October in Monterey is a sportscar tradition stretching back over five decades when the locals have come to expect the world’s best to come to take advantage of the balmy fall days when the Humboldt Current finally relents from generating the fogs of summer. Sportscar racing has had its share of ferment over the years, and the rhetoric was particularly harsh as this season has wound down.  It seemed entirely appropriate that the Monterey Sports Car Championships held at Mazda Raceway Laguna Seca were the venue for the rhetoric to boil down to revelation.

The Ace of Clubs
It was during Friday qualifying for the into-the-night Saturday main that the stories that had been developing since Sebring gelled when Stefan Johansson and Nic Minassian put the Zytek and Creation cousins on the front row after having finished a convincing second and fourth in the last round at Petit Le Mans at Road Atlanta.  In a year dominated by bickering about the “Balance of Performance” within and between the four classes prescribed by the Automobile Club de l’Ouest it was refreshing to see these little hybrid developments of an old LMP 675 design leading the way.

After setting pole ahead of the factory-funded Porsche and Audi prototypes, Stefan Johansson, a veteran of 30 years in racing including a Le Mans victory in the TWR Porsche, time with the virtual gamut of formula 1 posses including Ferrari, experience with champ car teams as both driver and owner, and time on two different Audi R8 squads, described the Zytek as, “one of the best cars I’ve driven, hands down.”  Unlike the Audi R10, which was streamlined for speed down the long straights at Le Mans, the Zytek and the similar Creation are downforce cars – better suited to the circuits of the ALMS.

Payday payments, twice a week and Never on Sunday…
Johansson admitted his bafflement that no one has bought the car for the ALMS where it can be raced for at least one more year and, “would win a championship.” I asked some of the better-funded privateers along pit row who are seen rolling their eyes every time they see a Porsche or Audi at the top of the timing sheets why they didn’t pick up the Zytek program to win a championship next year.  I was universally met with replies of “too expensive” or “only one more year of eligibility.” Compared to what Audi and Porsche are evidently spending, this car offers a cheap shot at a real championship.

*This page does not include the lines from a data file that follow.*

<file path="src/rtl/skew_feed_pkg.sv">
// Shared state type and sizing helpers for the skew feed buffer.
package skew_feed_pkg;

  typedef enum logic [1:0] {
    IDLE   = 2'd0,
    STREAM = 2'd1,
    DONE   = 2'd2
  } state_e;

  localparam int SKEW_DIM_DEFAULT   = 8;
  localparam int SKEW_CNT_W_DEFAULT = $clog2(2*SKEW_DIM_DEFAULT-1);

  function automatic int skew_len(input int dim);
    return 2*dim - 1;
  endfunction

  function automatic int skew_cnt_w(input int dim);
    return (dim > 1) ? $clog2(2*dim - 1) : 1;
  endfunction

endpackage

</file>
<file path="src/rtl/skew_feed_buf_row.sv">
// One row of the skew buffer: LEN-deep data+valid shift register whose parallel
// load places element k at entry ROW+k. SKEW_FEED_TRANSPOSE_EN adds a single-entry poke.
module skew_row_shreg
  import skew_feed_pkg::*;
#(
  parameter int BITS = 8,
  parameter int DIM  = 8,
  parameter int ROW  = 0
) (
  input  logic                   clk,
  input  logic                   rst_n,
  input  logic                   load_i,
  input  logic                   clr_i,
  input  logic                   shift_i,
  input  logic signed [BITS-1:0] row_i [DIM],
`ifdef SKEW_FEED_TRANSPOSE_EN
  input  logic                   poke_i,
  input  logic [skew_cnt_w(DIM)-1:0] poke_idx_i,
  input  logic signed [BITS-1:0] poke_data_i,
`endif
  output logic signed [BITS-1:0] head_o,
  output logic                   head_vld_o
);

  localparam int LEN = skew_len(DIM);

  logic signed [BITS-1:0] dat_q [LEN];
  logic signed [BITS-1:0] dat_d [LEN];
  logic [LEN-1:0]         vld_q, vld_d;

  always_comb begin
    dat_d = dat_q;
    vld_d = vld_q;
    if (clr_i) begin
      for (int i = 0; i < LEN; i++) dat_d[i] = '0;
      vld_d = '0;
    end else if (load_i) begin
      for (int i = 0; i < LEN; i++) dat_d[i] = '0;
      vld_d = '0;
      for (int k = 0; k < DIM; k++) begin
        dat_d[ROW+k] = row_i[k];
        vld_d[ROW+k] = 1'b1;
      end
    end
`ifdef SKEW_FEED_TRANSPOSE_EN
    else if (poke_i) begin
      dat_d[poke_idx_i] = poke_data_i;
      vld_d[poke_idx_i] = 1'b1;
    end
`endif
    else if (shift_i) begin
      for (int i = 0; i < LEN-1; i++) dat_d[i] = dat_q[i+1];
      dat_d[LEN-1] = '0;
      vld_d        = vld_q >> 1;
    end
  end

  always_ff @(posedge clk or negedge rst_n) begin
    if (!rst_n) begin
      for (int i = 0; i < LEN; i++) dat_q[i] <= '0;
      vld_q <= '0;
    end else begin
      for (int i = 0; i < LEN; i++) dat_q[i] <= dat_d[i];
      vld_q <= vld_d;
    end
  end

  assign head_o     = dat_q[0];
  assign head_vld_o = vld_q[0];

endmodule

</file>
<file path="src/rtl/skew_feed_buf.sv">
// Operand skew buffer: loads a DIMxDIM tile by rows, streams row r delayed by r cycles.
// Define SKEW_FEED_TRANSPOSE_EN to add wr_col (column writes, transposed load).
//
// state  | meaning
// IDLE   | accepting row writes, waiting for start
// STREAM | shifting all rows toward the heads, LEN cycles
// DONE   | one-cycle done pulse, tile discarded
module skew_feed_buf
  import skew_feed_pkg::*;
#(
  parameter int BITS = 8,
  parameter int DIM  = 8
) (
  input  logic                    clk,
  input  logic                    rst_n,
  input  logic                    wr_en,
  input  logic [$clog2(DIM)-1:0]  wr_row,
`ifdef SKEW_FEED_TRANSPOSE_EN
  input  logic                    wr_col,
`endif
  input  logic signed [BITS-1:0]  din [DIM],
  input  logic                    start,
  output logic                    busy,
  output logic                    done,
  output logic signed [BITS-1:0]  dout [DIM],
  output logic [DIM-1:0]          dout_vld,
  output logic                    wr_drop
);

  localparam int LEN = skew_len(DIM);
  localparam int CW  = skew_cnt_w(DIM);

  state_e         state_q, state_d;
  logic [CW-1:0]  cnt_q, cnt_d;
  logic [DIM-1:0] loaded_q, loaded_d;
  logic           wr_drop_q, wr_drop_d;
  logic           row_ok, wr_ok, col_w, shift, clr;

  logic signed [BITS-1:0] head [DIM];
  logic [DIM-1:0]         head_vld;

`ifdef SKEW_FEED_TRANSPOSE_EN
  assign col_w = wr_col;
`else
  assign col_w = 1'b0;
`endif

  // Non-power-of-two DIM leaves row codes that do not exist; those writes drop.
  assign row_ok = int'(wr_row) < DIM;
  assign wr_ok  = wr_en && row_ok && (state_q == IDLE);

  always_comb begin
    state_d   = state_q;
    cnt_d     = cnt_q;
    loaded_d  = loaded_q;
    wr_drop_d = wr_en && !wr_ok;
    busy      = 1'b0;
    done      = 1'b0;
    shift     = 1'b0;
    clr       = 1'b0;
    case (state_q)
      IDLE: begin
        if (wr_ok) begin
          if (col_w) loaded_d = '1;
          else       loaded_d[wr_row] = 1'b1;
        end
        if (start) begin
          state_d = STREAM;
          cnt_d   = '0;
        end
      end
      STREAM: begin
        busy  = 1'b1;
        shift = 1'b1;
        cnt_d = cnt_q + CW'(1);
        if (cnt_q == CW'(LEN-1)) state_d = DONE;
      end
      DONE: begin
        done     = 1'b1;
        clr      = 1'b1;
        loaded_d = '0;
        state_d  = IDLE;
      end
      default: state_d = IDLE;
    endcase
  end

  always_ff @(posedge clk or negedge rst_n) begin
    if (!rst_n) begin
      state_q   <= IDLE;
      cnt_q     <= '0;
      loaded_q  <= '0;
      wr_drop_q <= 1'b0;
    end else begin
      state_q   <= state_d;
      cnt_q     <= cnt_d;
      loaded_q  <= loaded_d;
      wr_drop_q <= wr_drop_d;
    end
  end

  assign wr_drop = wr_drop_q;

  for (genvar g = 0; g < DIM; g++) begin : g_row
    skew_row_shreg #(.BITS(BITS), .DIM(DIM), .ROW(g)) u_row (
      .clk        (clk),
      .rst_n      (rst_n),
      .load_i     (wr_ok && !col_w && (int'(wr_row) == g)),
      .clr_i      (clr),
      .shift_i    (shift),
      .row_i      (din),
`ifdef SKEW_FEED_TRANSPOSE_EN
      .poke_i     (wr_ok && col_w),
      .poke_idx_i (CW'(g) + CW'(wr_row)),
      .poke_data_i(din[g]),
`endif
      .head_o     (head[g]),
      .head_vld_o (head_vld[g])
    );

    assign dout[g]     = busy ? head[g] : '0;
    assign dout_vld[g] = busy && head_vld[g];
  end

endmodule

</file>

Johansson says that, “there are very serious discussions about doing this for next year. I'd love to stay with the program because it's a great car and a great team. It'd be a great package over here."  Certainly better than the Lolas and Courages everyone seems wedded to.  Some over-aggressive driving by Johansson and an unfortunatly poor understanding of ALMS pit rules by his team put the Zytek out of contention, but the Creation finished the four hour race a solid third, 29 seconds back of Capello and McNish’s Audi R10, despite Harald Primat’s apparent inability to master keeping his wheels on track at Laguna.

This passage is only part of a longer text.